We recognized early on in the development of the NVI that it would be impossible to talk to every single resident of Detroit to understand how they feel about their community, so we had to come up with a way to collect a sample of Detroit residents that was evenly distributed across the city. We could not use neighborhood boundaries because Detroit neighborhoods vary a lot in size, making it difficult to compare between them. Detroit neighborhoods also vary a lot in what we call population density, meaning that in some areas there are a lot more people living close together, while in other areas there are fewer people living far apart. Since so many neighborhoods are small or have lower population density, it would have been almost as time consuming and expensive to survey enough people to create estimates at the neighborhood level as a full census. An obvious solution was to utilize Council Districts, however residents and CDOs we spoke with knew it wouldn't provide them with the detail they needed. So we created Neighborhood Zones as a compromise to capture more details for the CDOs while also grouping a large enough population for data collection.

Part of the neighborhood zone development process was to understand how community development organizations (CDOs) and residents identified their neighborhoods’ boundaries and come up with a strategy that balanced data integrity with the authenticity of those boundaries. What exactly is a neighborhood zone and why didn’t we just use the neighborhoods that Detroit residents already identify with?

Neighborhood Zones in NVI were created based on neighborhoods, and also keeping with the boundaries of Council Districts. With the input of residents and community organizations, we divided Council Districts into 3-4 geographic areas. These are each identified by a number and a letter, so, for example, Neighborhood Zone 3a is a zone located in Council District 3.

How is Data Calculated?

When people take the NVI survey, their address provides a specific point in the city and with our handy geographic database, we’re able to identify what Neighborhood Zone they live in. We take all the data in that zone and aggregate it to calculate the Neighborhood Zone’s average response. Aggregating data means that we take all of the individual data from people living in the neighborhood zone and group it together to get a better understanding of that specific area. How we group it together depends on the data, sometimes we show a range of responses, other times we use an average or median response.

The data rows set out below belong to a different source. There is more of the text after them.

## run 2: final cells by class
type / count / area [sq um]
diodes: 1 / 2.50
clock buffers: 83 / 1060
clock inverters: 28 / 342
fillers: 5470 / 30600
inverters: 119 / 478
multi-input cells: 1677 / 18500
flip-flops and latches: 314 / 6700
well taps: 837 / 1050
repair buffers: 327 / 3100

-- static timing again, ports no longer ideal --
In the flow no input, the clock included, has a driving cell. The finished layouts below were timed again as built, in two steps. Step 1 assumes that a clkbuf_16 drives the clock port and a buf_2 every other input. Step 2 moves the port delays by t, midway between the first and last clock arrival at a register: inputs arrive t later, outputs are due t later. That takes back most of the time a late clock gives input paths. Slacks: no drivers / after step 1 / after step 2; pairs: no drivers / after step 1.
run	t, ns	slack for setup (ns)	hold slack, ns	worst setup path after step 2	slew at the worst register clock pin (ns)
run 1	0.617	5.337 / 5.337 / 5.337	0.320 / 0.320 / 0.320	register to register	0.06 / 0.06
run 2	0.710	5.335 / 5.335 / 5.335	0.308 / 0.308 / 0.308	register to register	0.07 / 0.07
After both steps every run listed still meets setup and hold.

For some other data points, we use other data sources like the American Community Survey. This data is only reported at the aggregated geographies so we have to approximate which geography belongs to which neighborhood zone. For NVI, we chose to use Census tracts, which are basically small building blocks within the Census Bureau's geographic areas. We use census tracts because they have more reliable estimates compared to some of the smaller geographies, like block groups. If you’re curious about what a census tract is, you can explore more about census geographies on State of the Child.

What About in My CDO Boundary?

As one of the benefits to CDOs promoting the survey to their residents, we offer a special datacut of NVI data that matches the CDO’s boundaries. Since the NVI data is collected at the point level, the CDO boundaries are able to be replicated exactly. However, for the census tract data, we use the tracts that align most closely to the CDO’s boundaries. Sometimes this means the data represents a slightly smaller or larger area than the CDO. This is a limitation of the data we’re working with and we will do our best to help you understand the geographic scope of a dataset with a map highlighting the data boundaries.

Wrapping It Up

And that’s how and why we created Neighborhood Zones. By breaking Detroit into smaller, manageable areas, we can report more accurate data that respects the unique character of each neighborhood. These zones help us use NVI data to understand more about different areas of Detroit without losing the big picture.